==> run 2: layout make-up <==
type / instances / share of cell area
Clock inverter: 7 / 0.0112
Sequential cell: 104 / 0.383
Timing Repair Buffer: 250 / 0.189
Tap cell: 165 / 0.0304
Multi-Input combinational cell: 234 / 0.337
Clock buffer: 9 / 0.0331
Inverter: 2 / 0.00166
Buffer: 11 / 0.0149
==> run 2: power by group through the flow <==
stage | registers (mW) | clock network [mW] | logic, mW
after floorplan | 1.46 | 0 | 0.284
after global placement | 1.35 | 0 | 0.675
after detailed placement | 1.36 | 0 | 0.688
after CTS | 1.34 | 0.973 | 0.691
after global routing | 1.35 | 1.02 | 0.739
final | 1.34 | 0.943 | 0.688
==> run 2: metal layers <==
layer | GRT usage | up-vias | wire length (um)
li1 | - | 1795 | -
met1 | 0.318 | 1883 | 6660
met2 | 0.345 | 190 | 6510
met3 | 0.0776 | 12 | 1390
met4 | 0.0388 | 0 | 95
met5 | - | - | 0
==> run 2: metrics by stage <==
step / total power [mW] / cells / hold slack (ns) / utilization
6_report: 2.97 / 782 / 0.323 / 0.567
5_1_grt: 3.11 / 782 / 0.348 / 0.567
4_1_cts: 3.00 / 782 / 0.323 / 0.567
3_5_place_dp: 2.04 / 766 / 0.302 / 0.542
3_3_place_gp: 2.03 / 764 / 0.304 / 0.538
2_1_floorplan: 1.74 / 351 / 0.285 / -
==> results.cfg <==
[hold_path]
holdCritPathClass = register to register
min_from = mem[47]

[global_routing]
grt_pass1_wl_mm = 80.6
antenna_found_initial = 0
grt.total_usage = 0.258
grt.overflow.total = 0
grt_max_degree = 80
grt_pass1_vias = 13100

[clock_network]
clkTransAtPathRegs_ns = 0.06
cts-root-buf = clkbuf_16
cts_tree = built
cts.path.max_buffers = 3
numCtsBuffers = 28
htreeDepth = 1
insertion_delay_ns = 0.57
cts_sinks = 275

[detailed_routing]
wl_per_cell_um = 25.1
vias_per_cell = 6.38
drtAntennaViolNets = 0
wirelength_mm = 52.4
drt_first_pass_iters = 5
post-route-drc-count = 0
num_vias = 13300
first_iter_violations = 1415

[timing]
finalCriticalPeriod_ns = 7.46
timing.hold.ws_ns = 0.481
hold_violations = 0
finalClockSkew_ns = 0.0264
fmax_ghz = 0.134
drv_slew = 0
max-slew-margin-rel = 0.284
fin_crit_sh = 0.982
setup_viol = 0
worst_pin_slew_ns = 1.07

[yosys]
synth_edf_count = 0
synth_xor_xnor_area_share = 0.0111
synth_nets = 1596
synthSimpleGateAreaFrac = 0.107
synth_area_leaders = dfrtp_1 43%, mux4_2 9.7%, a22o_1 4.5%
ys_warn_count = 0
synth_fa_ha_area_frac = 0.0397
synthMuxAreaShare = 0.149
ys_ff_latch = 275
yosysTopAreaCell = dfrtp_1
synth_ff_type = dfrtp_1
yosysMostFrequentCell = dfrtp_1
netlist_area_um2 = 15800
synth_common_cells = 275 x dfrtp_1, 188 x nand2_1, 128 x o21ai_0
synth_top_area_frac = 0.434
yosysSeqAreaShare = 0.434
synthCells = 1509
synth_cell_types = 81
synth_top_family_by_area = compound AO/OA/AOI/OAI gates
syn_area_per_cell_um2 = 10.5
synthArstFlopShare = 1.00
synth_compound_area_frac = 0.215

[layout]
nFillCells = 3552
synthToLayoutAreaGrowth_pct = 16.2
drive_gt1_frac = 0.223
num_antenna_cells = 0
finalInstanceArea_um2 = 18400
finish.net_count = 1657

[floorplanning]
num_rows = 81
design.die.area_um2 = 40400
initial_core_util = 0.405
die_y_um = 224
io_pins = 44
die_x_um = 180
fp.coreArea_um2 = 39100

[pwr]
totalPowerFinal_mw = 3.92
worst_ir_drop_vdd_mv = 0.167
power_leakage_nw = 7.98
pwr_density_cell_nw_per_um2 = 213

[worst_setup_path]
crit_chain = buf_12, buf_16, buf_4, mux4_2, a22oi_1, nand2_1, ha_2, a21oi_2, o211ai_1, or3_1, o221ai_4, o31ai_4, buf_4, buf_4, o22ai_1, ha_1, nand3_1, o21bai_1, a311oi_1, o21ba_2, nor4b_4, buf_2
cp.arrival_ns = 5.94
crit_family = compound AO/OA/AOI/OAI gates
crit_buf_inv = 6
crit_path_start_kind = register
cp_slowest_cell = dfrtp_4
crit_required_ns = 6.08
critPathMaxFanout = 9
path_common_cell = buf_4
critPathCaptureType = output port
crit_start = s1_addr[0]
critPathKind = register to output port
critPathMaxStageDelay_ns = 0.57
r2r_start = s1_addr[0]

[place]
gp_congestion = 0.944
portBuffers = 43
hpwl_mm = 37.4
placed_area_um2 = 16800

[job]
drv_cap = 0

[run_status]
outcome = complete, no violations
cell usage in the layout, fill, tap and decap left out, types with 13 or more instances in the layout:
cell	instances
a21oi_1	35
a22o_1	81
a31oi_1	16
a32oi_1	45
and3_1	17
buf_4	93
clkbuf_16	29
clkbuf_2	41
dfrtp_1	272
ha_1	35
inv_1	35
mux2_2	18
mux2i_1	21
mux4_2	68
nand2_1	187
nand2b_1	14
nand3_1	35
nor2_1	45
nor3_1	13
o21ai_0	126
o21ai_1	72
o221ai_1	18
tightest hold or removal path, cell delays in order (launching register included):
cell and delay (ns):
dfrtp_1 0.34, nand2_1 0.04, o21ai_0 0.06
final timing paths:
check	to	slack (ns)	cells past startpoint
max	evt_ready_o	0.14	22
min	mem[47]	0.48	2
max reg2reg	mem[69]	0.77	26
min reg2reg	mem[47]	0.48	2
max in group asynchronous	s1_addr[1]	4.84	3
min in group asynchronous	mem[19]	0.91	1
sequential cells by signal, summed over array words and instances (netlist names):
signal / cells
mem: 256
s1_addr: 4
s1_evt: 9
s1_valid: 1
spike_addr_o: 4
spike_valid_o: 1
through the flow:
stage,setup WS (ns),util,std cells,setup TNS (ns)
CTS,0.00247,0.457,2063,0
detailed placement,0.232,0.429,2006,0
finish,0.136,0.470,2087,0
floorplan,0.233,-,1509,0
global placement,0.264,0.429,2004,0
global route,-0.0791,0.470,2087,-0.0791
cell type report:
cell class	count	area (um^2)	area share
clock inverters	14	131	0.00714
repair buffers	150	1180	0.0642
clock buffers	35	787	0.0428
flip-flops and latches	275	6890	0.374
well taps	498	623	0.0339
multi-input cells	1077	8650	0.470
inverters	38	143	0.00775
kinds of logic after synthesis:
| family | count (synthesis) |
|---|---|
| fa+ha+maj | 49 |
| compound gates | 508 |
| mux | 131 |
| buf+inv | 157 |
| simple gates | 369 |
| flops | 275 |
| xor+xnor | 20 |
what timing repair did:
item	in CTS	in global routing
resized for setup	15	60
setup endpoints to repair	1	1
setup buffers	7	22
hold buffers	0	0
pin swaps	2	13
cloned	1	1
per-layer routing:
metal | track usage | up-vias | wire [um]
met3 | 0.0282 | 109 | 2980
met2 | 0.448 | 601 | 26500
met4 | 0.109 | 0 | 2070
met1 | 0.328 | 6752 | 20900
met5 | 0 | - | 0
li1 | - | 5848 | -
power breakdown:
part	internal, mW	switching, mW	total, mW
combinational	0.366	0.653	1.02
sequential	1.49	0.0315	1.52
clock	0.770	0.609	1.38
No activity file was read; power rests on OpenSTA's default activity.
### src/rtl/led_viewer_pkg.sv
// Shared helpers for the LED word viewer: width derivation and press FSM encoding.
package led_viewer_pkg;

  typedef enum logic [1:0] {
    PRESS_IDLE      = 2'd0,
    PRESS_PRESSED   = 2'd1,
    PRESS_LONG_HELD = 2'd2
  } press_state_e;

  function automatic int unsigned clog2(input int unsigned value);
    int unsigned v;
    int unsigned result;
    v = (value > 0) ? value - 1 : 0;
    result = 0;
    while (v > 0) begin
      result = result + 1;
      v = v >> 1;
    end
    return result;
  endfunction

  function automatic int unsigned max1(input int unsigned value);
    return (value < 1) ? 1 : value;
  endfunction

  function automatic int unsigned lanes_of(input int unsigned data_w, input int unsigned led_w);
    return (data_w + led_w - 1) / led_w;
  endfunction

  function automatic int unsigned lane_w_of(input int unsigned data_w, input int unsigned led_w);
    return max1(clog2(lanes_of(data_w, led_w)));
  endfunction

  function automatic int unsigned entry_w_of(input int unsigned depth);
    return max1(clog2(depth));
  endfunction

  // Bits needed to hold the value max_value itself.
  function automatic int unsigned count_w_of(input int unsigned max_value);
    return max1(clog2(max_value + 1));
  endfunction

endpackage

### src/rtl/button_press_detector.sv
// Synchronises and debounces the raw button, then classifies each press as short or long.
module button_press_detector
  import led_viewer_pkg::*;
#(
  parameter int unsigned DEBOUNCE_CYCLES   = 50000,
  parameter int unsigned LONG_PRESS_CYCLES = 25000000
) (
  input  logic clk50MHz,
  input  logic reset,
  input  logic button,
  output logic short_evt,
  output logic long_evt
);

  localparam int unsigned DW = count_w_of(DEBOUNCE_CYCLES);
  localparam int unsigned HW = count_w_of(LONG_PRESS_CYCLES);

  localparam logic [1:0] IDLE      = 2'(PRESS_IDLE);
  localparam logic [1:0] PRESSED   = 2'(PRESS_PRESSED);
  localparam logic [1:0] LONG_HELD = 2'(PRESS_LONG_HELD);

  logic [1:0]    sync_q;
  logic          btn_sync;
  logic          btn_db;
  logic [DW-1:0] db_cnt;
  logic [1:0]    state_q, state_d;
  logic [HW-1:0] hc_q, hc_d;
  logic          short_d, long_d;

  always_ff @(posedge clk50MHz or posedge reset) begin
    if (reset) sync_q <= '0;
    else       sync_q <= {sync_q[0], button};
  end

  assign btn_sync = sync_q[1];

  // Accept a new level only after it has differed from btn_db for DEBOUNCE_CYCLES straight cycles.
  always_ff @(posedge clk50MHz or posedge reset) begin
    if (reset) begin
      btn_db <= 1'b0;
      db_cnt <= '0;
    end else if (btn_sync == btn_db) begin
      db_cnt <= '0;
    end else if (db_cnt >= DW'(DEBOUNCE_CYCLES - 1)) begin
      btn_db <= btn_sync;
      db_cnt <= '0;
    end else begin
      db_cnt <= db_cnt + DW'(1);
    end
  end

  always_ff @(posedge clk50MHz or posedge reset) begin
    if (reset) begin
      state_q   <= IDLE;
      hc_q      <= '0;
      short_evt <= 1'b0;
      long_evt  <= 1'b0;
    end else begin
      state_q   <= state_d;
      hc_q      <= hc_d;
      short_evt <= short_d;
      long_evt  <= long_d;
    end
  end

  // Long classification wins over a release seen in the same cycle.
  always_comb begin
    state_d = state_q;
    hc_d    = hc_q;
    short_d = 1'b0;
    long_d  = 1'b0;
    case (state_q)
      IDLE: begin
        if (btn_db) begin
          state_d = PRESSED;
          hc_d    = '0;
        end
      end
      PRESSED: begin
        if (hc_q >= HW'(LONG_PRESS_CYCLES - 1)) begin
          state_d = LONG_HELD;
          long_d  = 1'b1;
        end else if (!btn_db) begin
          state_d = IDLE;
          short_d = 1'b1;
        end else begin
          hc_d = hc_q + HW'(1);
        end
      end
      LONG_HELD: begin
        if (!btn_db) state_d = IDLE;
      end
      default: state_d = IDLE;
    endcase
  end

endmodule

(Instructions for the task): Using the listing above, return word for word each line from the one that has "grt.overflow.total = 0" through the one that has "fmax_ghz = 0.134", and no line outside that range.

(Written answer):
grt.overflow.total = 0
grt_max_degree = 80
grt_pass1_vias = 13100

[clock_network]
clkTransAtPathRegs_ns = 0.06
cts-root-buf = clkbuf_16
cts_tree = built
cts.path.max_buffers = 3
numCtsBuffers = 28
htreeDepth = 1
insertion_delay_ns = 0.57
cts_sinks = 275

[detailed_routing]
wl_per_cell_um = 25.1
vias_per_cell = 6.38
drtAntennaViolNets = 0
wirelength_mm = 52.4
drt_first_pass_iters = 5
post-route-drc-count = 0
num_vias = 13300
first_iter_violations = 1415

[timing]
finalCriticalPeriod_ns = 7.46
timing.hold.ws_ns = 0.481
hold_violations = 0
finalClockSkew_ns = 0.0264
fmax_ghz = 0.134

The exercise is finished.